Uptick in consumer suits over labeling
‘All-natural’ and good-for-you claims on food packages are fueling a growing number of class action suits.
Health claims on package labels constitute one of the most contentious areas of food packaging, particularly when nutritional and “all-natural” claims are made. While regulators and industry spar over where lines should be drawn, food companies deemed to go too far are subject to hefty penalties for what their packages say.
For instance, Group Danone, parent of Dannon Co. and its Activia and DanActive brands, recently settled a Canadian class action lawsuit related to digestive-aid claims on the labels and ads for those yogurt and probiotic-drink products. The settlement, which Danone estimates may cost up to $1.7 million, comes two years after a $21 million settlement with the Federal Trade Commission (FTC). The payment came from a $35 million fund Dannon created in September 2009 to settle a class action filed when FTC first objected to Activia’s label and ad claims.
A big uptick in consumer class actions over health and nutrition claims has occurred in recent years, notes attorney David Biderman of the firm Perkins Coie. Most fail to meet stringent class certification rules and are dismissed, but plaintiffs in a case involving POM Wonderful LLC won certification in late September in US District Court for Central California. The case, which seeks unspecified damages, centers on health claims for pomegranate juice products and consists of a national class of all purchasers of POM Wonderful 100% juice from October 2005 to September 2010.
The class action opens a new front for POM Wonderful. Two years ago, FDA issued a warning letter to Los Angeles-based POM Wonderful LLC, maintaining the therapeutic “claims made in the labeling for this product on your website” pushed the juice into the drug category. FTC has a suit pending against POM, which has claimed First Amendment protection against the action.
When FTC or FDA takes action over food-label claims, a slew of class actions often follows, Biderman points out. That was the case in 2009 with Group Danone. The Danone settlement allowed the use of the phrase “clinical studies show” on the label but not “clinically” or “scientifically proven.”

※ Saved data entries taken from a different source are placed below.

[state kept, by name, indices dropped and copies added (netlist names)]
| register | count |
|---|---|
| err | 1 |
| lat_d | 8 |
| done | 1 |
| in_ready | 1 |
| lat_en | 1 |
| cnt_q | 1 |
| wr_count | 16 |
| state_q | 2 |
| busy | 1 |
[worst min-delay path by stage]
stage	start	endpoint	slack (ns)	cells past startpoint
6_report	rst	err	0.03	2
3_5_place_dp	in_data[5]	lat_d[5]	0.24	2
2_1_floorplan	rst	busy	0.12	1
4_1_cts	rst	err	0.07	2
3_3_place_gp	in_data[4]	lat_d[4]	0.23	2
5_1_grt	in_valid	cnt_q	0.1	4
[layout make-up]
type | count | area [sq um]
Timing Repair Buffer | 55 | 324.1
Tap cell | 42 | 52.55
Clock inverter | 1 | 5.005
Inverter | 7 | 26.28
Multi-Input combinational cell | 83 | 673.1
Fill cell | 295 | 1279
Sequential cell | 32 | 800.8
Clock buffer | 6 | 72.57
<file path="src/rtl/spi_reg_controller_if.sv">
// rtl/spi_reg_controller_if.sv - SPI slave byte-path bundle between the slave core and the command controller
interface spi_reg_controller_if;
  logic       spi_cs;
  logic [7:0] spi_rx_data;
  logic       spi_rx_valid;
  logic [7:0] spi_tx_data;
  logic       spi_tx_valid;

  modport master (
    output spi_cs, spi_rx_data, spi_rx_valid,
    input  spi_tx_data, spi_tx_valid
  );

  modport slave (
    input  spi_cs, spi_rx_data, spi_rx_valid,
    output spi_tx_data, spi_tx_valid
  );
endinterface

</file>
<file path="src/rtl/spi_reg_controller.sv">
// rtl/spi_reg_controller.sv - SPI command decoder driving an 8-bit control register bank and reply scheduling
module spi_reg_controller #(
  parameter int         NUM_REGS  = 8,
  parameter logic [6:0] STATUS_ID = 7'h2A
) (
  input  logic                  clk,
  input  logic                  rst,
  spi_reg_controller_if.slave   spi,
  output logic [NUM_REGS*8-1:0] reg_q,
  output logic                  wr_strobe,
  output logic [6:0]            wr_addr,
  output logic                  frame_active,
  output logic                  err
);
  localparam int AW = (NUM_REGS > 1) ? $clog2(NUM_REGS) : 1;

  typedef enum logic [1:0] {S_IDLE, S_CMD, S_WRITE, S_READ} state_t;

  state_t     r_state;
  logic [2:0] r_cs_sync;
  logic [6:0] r_addr;
  logic [7:0] r_regs [NUM_REGS];
  logic [7:0] r_tx_data;
  logic       r_tx_valid;
  logic       r_wr_strobe;
  logic [6:0] r_wr_addr;
  logic       r_frame_active;
  logic       r_err;

  logic       w_cs_fall;
  logic       w_cs_rise;
  logic       w_rx_take;
  logic       w_wr_en;
  logic       w_err_set;
  logic [6:0] w_addr_next;
  logic [6:0] w_rd_addr;
  logic [7:0] w_rd_data;

  function automatic logic in_range(input logic [6:0] a);
    return ({1'b0, a} < 8'(NUM_REGS));
  endfunction

  assign w_cs_fall   = (r_cs_sync[2:1] == 2'b10);
  assign w_cs_rise   = (r_cs_sync[2:1] == 2'b01);
  assign w_rx_take   = spi.spi_rx_valid && (r_state != S_IDLE);
  assign w_addr_next = r_addr + 7'd1;
  assign w_wr_en     = w_rx_take && (r_state == S_WRITE) && in_range(r_addr);

  // The command byte reads at its own address; streaming reads prefetch the next address.
  always_comb begin
    w_rd_addr = (r_state == S_CMD) ? spi.spi_rx_data[6:0] : w_addr_next;
    w_rd_data = in_range(w_rd_addr) ? r_regs[w_rd_addr[AW-1:0]] : 8'h00;
    w_err_set = 1'b0;
    if (w_rx_take) begin
      unique case (r_state)
        S_CMD:   w_err_set = !spi.spi_rx_data[7] && !in_range(w_rd_addr);
        S_WRITE: w_err_set = !in_range(r_addr);
        S_READ:  w_err_set = !in_range(w_rd_addr);
        default: w_err_set = 1'b0;
      endcase
    end
  end

  always_ff @(posedge clk) begin
    if (!rst) begin
      r_state        <= S_IDLE;
      r_cs_sync      <= 3'b111;
      r_addr         <= 7'd0;
      r_tx_data      <= 8'h00;
      r_tx_valid     <= 1'b0;
      r_wr_strobe    <= 1'b0;
      r_wr_addr      <= 7'd0;
      r_frame_active <= 1'b0;
      r_err          <= 1'b0;
      for (int i = 0; i < NUM_REGS; i++) begin
        r_regs[i] <= 8'h00;
      end
    end else begin
      r_cs_sync   <= {r_cs_sync[1:0], spi.spi_cs};
      r_tx_valid  <= 1'b0;
      r_wr_strobe <= 1'b0;

      // Byte side effects land even when chip select rises in the same cycle.
      if (w_wr_en) begin
        r_regs[r_addr[AW-1:0]] <= spi.spi_rx_data;
        r_wr_strobe            <= 1'b1;
        r_wr_addr              <= r_addr;
      end
      if (w_rx_take) begin
        r_addr <= (r_state == S_CMD) ? spi.spi_rx_data[6:0] : w_addr_next;
      end
      if (w_err_set) begin
        r_err <= 1'b1;
      end

      if (w_cs_fall) begin
        r_state        <= S_CMD;
        r_frame_active <= 1'b1;
        r_tx_valid     <= 1'b1;
        r_tx_data      <= {r_err, STATUS_ID};
        r_err          <= w_err_set;
      end else if (w_cs_rise && (r_state != S_IDLE)) begin
        r_state        <= S_IDLE;
        r_frame_active <= 1'b0;
      end else if (w_rx_take) begin
        r_tx_valid <= 1'b1;
        unique case (r_state)
          S_CMD: begin
            r_state   <= spi.spi_rx_data[7] ? S_WRITE : S_READ;
            r_tx_data <= spi.spi_rx_data[7] ? 8'h00 : w_rd_data;
          end
          S_WRITE: r_tx_data <= 8'h00;
          S_READ:  r_tx_data <= w_rd_data;
          default: begin
            r_state    <= S_IDLE;
            r_tx_valid <= 1'b0;
          end
        endcase
      end
    end
  end

  for (genvar g = 0; g < NUM_REGS; g++) begin : g_reg_q
    assign reg_q[8*g +: 8] = r_regs[g];
  end

  assign spi.spi_tx_data  = r_tx_data;
  assign spi.spi_tx_valid = r_tx_valid;
  assign wr_strobe        = r_wr_strobe;
  assign wr_addr          = r_wr_addr;
  assign frame_active     = r_frame_active;
  assign err              = r_err;
endmodule
</file>
<file path="src/flat_wrapper.sv">
// flat-port wrapper written by rule: the top's interface ports become plain ports
module spi_reg_controller_flat 
#(
  parameter int         NUM_REGS  = 8,
  parameter logic [6:0] STATUS_ID = 7'h2A
)
  (clk, rst, reg_q, wr_strobe, wr_addr, frame_active, err, spi_spi_cs, spi_spi_rx_data, spi_spi_rx_valid, spi_spi_tx_data, spi_spi_tx_valid);
  spi_reg_controller_if spi_i ();
  input  logic clk;
  input  logic rst;
  output logic [NUM_REGS*8-1:0] reg_q;
  output logic wr_strobe;
  output logic [6:0] wr_addr;
  output logic frame_active;
  output logic err;
  input wire logic [$bits(spi_i.spi_cs)-1:0] spi_spi_cs;
  input wire logic [$bits(spi_i.spi_rx_data)-1:0] spi_spi_rx_data;
  input wire logic [$bits(spi_i.spi_rx_valid)-1:0] spi_spi_rx_valid;
  output wire logic [$bits(spi_i.spi_tx_data)-1:0] spi_spi_tx_data;
  output wire logic [$bits(spi_i.spi_tx_valid)-1:0] spi_spi_tx_valid;
  assign spi_i.spi_cs = spi_spi_cs;
  assign spi_i.spi_rx_data = spi_spi_rx_data;
  assign spi_i.spi_rx_valid = spi_spi_rx_valid;
  assign spi_spi_tx_data = spi_i.spi_tx_data;
  assign spi_spi_tx_valid = spi_i.spi_tx_valid;
  spi_reg_controller #(.NUM_REGS(NUM_REGS), .STATUS_ID(STATUS_ID)) u_core (.clk(clk), .rst(rst), .spi(spi_i), .reg_q(reg_q), .wr_strobe(wr_strobe), .wr_addr(wr_addr), .frame_active(frame_active), .err(err));
endmodule
</file>
File: src/rtl/chi_link_ctrl.sv
`default_nettype none
// ============================================================================
// Module      : chi_link_ctrl
// Description : CHI link-layer controller with independent TX/RX activation
//               FSMs, per-channel L-credit tracking and sticky error flags.
// Revision    : 1.0 - initial release
// ============================================================================
module chi_link_ctrl #(
    parameter int NUM_TX_CHN = 3,
    parameter int NUM_RX_CHN = 3,
    parameter int MAX_LCRD   = 15,
    parameter int CNT_W      = 4
) (
    input  logic                  clk,
    input  logic                  resetn,
    input  logic                  tx_link_en,
    input  logic                  rx_link_en,
    output logic                  CHI_TXLINKACTIVEREQ,
    input  logic                  CHI_TXLINKACTIVEACK,
    input  logic                  CHI_RXLINKACTIVEREQ,
    output logic                  CHI_RXLINKACTIVEACK,
    input  logic [NUM_TX_CHN-1:0] tx_lcrdv,
    input  logic [NUM_TX_CHN-1:0] tx_flitv,
    output logic [NUM_TX_CHN-1:0] tx_crd_avail,
    output logic [NUM_TX_CHN-1:0] tx_crd_rtn_pend,
    input  logic [NUM_RX_CHN-1:0] rx_flitv,
    input  logic [NUM_RX_CHN-1:0] rx_buf_rdy,
    output logic [NUM_RX_CHN-1:0] rx_lcrdv,
    output logic [1:0]            tx_state,
    output logic [1:0]            rx_state,
    output logic [3:0]            err_sticky,
    input  logic                  err_clr
);

    typedef enum logic [1:0] {
        ST_STOP       = 2'd0,
        ST_ACTIVATE   = 2'd1,
        ST_RUN        = 2'd2,
        ST_DEACTIVATE = 2'd3
    } link_state_t;

    localparam logic [CNT_W-1:0] C_MAX_LCRD = CNT_W'(MAX_LCRD);

    link_state_t           r_tx_state, w_tx_state_nxt;
    link_state_t           r_rx_state, w_rx_state_nxt;
    logic                  r_tx_req;
    logic                  r_rx_ack;
    logic                  w_tx_cnt_en;
    logic [NUM_TX_CHN-1:0] w_tx_nz, w_tx_ovf, w_tx_unf, w_tx_stop_crd;
    logic [NUM_RX_CHN-1:0] w_rx_nz, w_rx_unexp;
    logic [3:0]            r_err, w_err_set;

    assign w_tx_cnt_en = (r_tx_state != ST_STOP);

    // ---------------- TX link FSM ----------------
    always_comb begin
        w_tx_state_nxt = r_tx_state;
        case (r_tx_state)
            ST_STOP:       if (tx_link_en && !CHI_TXLINKACTIVEACK) w_tx_state_nxt = ST_ACTIVATE;
            ST_ACTIVATE:   if (CHI_TXLINKACTIVEACK)                w_tx_state_nxt = ST_RUN;
            ST_RUN:        if (!tx_link_en)                        w_tx_state_nxt = ST_DEACTIVATE;
            ST_DEACTIVATE: if (!CHI_TXLINKACTIVEACK && !(|w_tx_nz)) w_tx_state_nxt = ST_STOP;
            default:       w_tx_state_nxt = ST_STOP;
        endcase
    end

    // REQ is registered from the next state so it always tracks tx_state exactly
    always_ff @(posedge clk or negedge resetn) begin
        if (!resetn) begin
            r_tx_state <= ST_STOP;
            r_tx_req   <= 1'b0;
        end else begin
            r_tx_state <= w_tx_state_nxt;
            r_tx_req   <= (w_tx_state_nxt == ST_ACTIVATE) || (w_tx_state_nxt == ST_RUN);
        end
    end

    // ---------------- TX credit counters ----------------
    for (genvar gi = 0; gi < NUM_TX_CHN; gi++) begin : g_tx_chn
        logic [CNT_W-1:0] r_cnt;
        logic             w_inc;
        logic             w_dec;

        assign w_inc             = w_tx_cnt_en && tx_lcrdv[gi] && !tx_flitv[gi];
        assign w_dec             = w_tx_cnt_en && tx_flitv[gi] && !tx_lcrdv[gi];
        assign w_tx_nz[gi]       = (r_cnt != '0);
        assign w_tx_ovf[gi]      = w_inc && (r_cnt == C_MAX_LCRD);
        assign w_tx_unf[gi]      = w_dec && (r_cnt == '0);
        assign w_tx_stop_crd[gi] = !w_tx_cnt_en && tx_lcrdv[gi];

        always_ff @(posedge clk or negedge resetn) begin
            if (!resetn) begin
                r_cnt <= '0;
            end else if (w_inc && !w_tx_ovf[gi]) begin
                r_cnt <= r_cnt + CNT_W'(1);
            end else if (w_dec && !w_tx_unf[gi]) begin
                r_cnt <= r_cnt - CNT_W'(1);
            end
        end
    end

    // ---------------- RX link FSM ----------------
    always_comb begin
        w_rx_state_nxt = r_rx_state;
        case (r_rx_state)
            ST_STOP:       if (CHI_RXLINKACTIVEREQ && rx_link_en) w_rx_state_nxt = ST_ACTIVATE;
            ST_ACTIVATE:   w_rx_state_nxt = ST_RUN;
            ST_RUN:        if (!CHI_RXLINKACTIVEREQ)              w_rx_state_nxt = ST_DEACTIVATE;
            ST_DEACTIVATE: if (!(|w_rx_nz))                       w_rx_state_nxt = ST_STOP;
            default:       w_rx_state_nxt = ST_STOP;
        endcase
    end

    always_ff @(posedge clk or negedge resetn) begin
        if (!resetn) begin
            r_rx_state <= ST_STOP;
            r_rx_ack   <= 1'b0;
        end else begin
            r_rx_state <= w_rx_state_nxt;
            r_rx_ack   <= (w_rx_state_nxt == ST_RUN) || (w_rx_state_nxt == ST_DEACTIVATE);
        end
    end

    // ---------------- RX credit issue / outstanding tracking ----------------
    for (genvar gi = 0; gi < NUM_RX_CHN; gi++) begin : g_rx_chn
        logic [CNT_W-1:0] r_g;
        logic             r_lcrdv;
        logic             w_issue;

        assign w_issue         = (r_rx_state == ST_RUN) && (r_g != C_MAX_LCRD) && rx_buf_rdy[gi];
        assign w_rx_nz[gi]     = (r_g != '0);
        assign w_rx_unexp[gi]  = rx_flitv[gi] && !w_issue && ((r_g == '0) || (r_rx_state == ST_STOP));
        assign rx_lcrdv[gi]    = r_lcrdv;

        always_ff @(posedge clk or negedge resetn) begin
            if (!resetn) begin
                r_g     <= '0;
                r_lcrdv <= 1'b0;
            end else begin
                r_lcrdv <= w_issue;
                if (w_issue && !rx_flitv[gi]) begin
                    r_g <= r_g + CNT_W'(1);
                end else if (!w_issue && rx_flitv[gi] && (r_g != '0)) begin
                    r_g <= r_g - CNT_W'(1);
                end
            end
        end
    end

    // ---------------- Sticky errors: a new event outranks a clear ----------------
    assign w_err_set = {|w_tx_stop_crd, |w_rx_unexp, |w_tx_unf, |w_tx_ovf};

    always_ff @(posedge clk or negedge resetn) begin
        if (!resetn) begin
            r_err <= 4'b0000;
        end else begin
            r_err <= (err_clr ? 4'b0000 : r_err) | w_err_set;
        end
    end

    assign CHI_TXLINKACTIVEREQ = r_tx_req;
    assign CHI_RXLINKACTIVEACK = r_rx_ack;
    assign tx_crd_avail        = (r_tx_state == ST_RUN)        ? w_tx_nz : '0;
    assign tx_crd_rtn_pend     = (r_tx_state == ST_DEACTIVATE) ? w_tx_nz : '0;
    assign tx_state            = r_tx_state;
    assign rx_state            = r_rx_state;
    assign err_sticky          = r_err;

endmodule
`default_nettype wire
`config.mk`:
```
export PLATFORM = sky130hd
export DESIGN_NAME = mem_port_arbiter
export DESIGN_NICKNAME = d
export VERILOG_FILES = /design/src/rtl/mem_port_arbiter_pkg.sv /design/src/rtl/mem_port_arbiter_watchdog.sv /design/src/rtl/mem_port_arbiter.sv
export SDC_FILE = /design/constraint.sdc
export NUM_CORES = 1
export LEC_CHECK = 0
export CORE_UTILIZATION = 30
export DETAILED_ROUTE_END_ITERATION = 10
export PLACE_DENSITY = 0.68
export SYNTH_ARGS = -nofsm -noshare
export SYNTH_HDL_FRONTEND = slang
export SYNTH_SLANG_ARGS = --single-unit
```
`constraint.sdc`:
```
create_clock -name clk -period 5.26 [get_ports clk]
set_input_delay 0.789 -clock clk [delete_from_list [all_inputs] [get_ports clk]]
set_output_delay 0.789 -clock clk [all_outputs]
set_load 0.01 [all_outputs]
```
==> src/rtl/wb_pkg.sv <==
// rtl/wb_pkg.sv - shared Wishbone definitions: FSM states, widths and sizing helpers
package wb_pkg;

    // Command master sequencing: wait for a command, run the bus cycle, hold the response
    typedef enum logic [1:0] {
        IDLE = 2'd0,
        BUS  = 2'd1,
        RESP = 2'd2
    } wbm_state_e;

    // Default bus geometry for blocks that do not override it
    localparam int unsigned WB_AW = 32;
    localparam int unsigned WB_DW = 32;

    // Response status flags carried next to the data: err and timeout
    localparam int unsigned RSP_STATUS_W = 2;

    // One select line per byte lane
    function automatic int unsigned sel_width(input int unsigned dw);
        return (dw < 8) ? 1 : dw / 8;
    endfunction

    // Counter wide enough to hold the timeout limit; a disabled timeout still gets one bit
    function automatic int unsigned timer_width(input int unsigned limit);
        return (limit == 0) ? 1 : $clog2(limit + 1);
    endfunction

endpackage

The best defense against label litigation exists when FDA has established regulations on label claims, Biderman says. “If you stray into areas where the FDA has only issued guidance, you have to be pretty careful about your claims, particularly health claims but also ingredient claims,” he concludes. In the absence of regulations involving genetically modified ingredients and all-natural claims, he predicts a continuing surge in consumer class actions.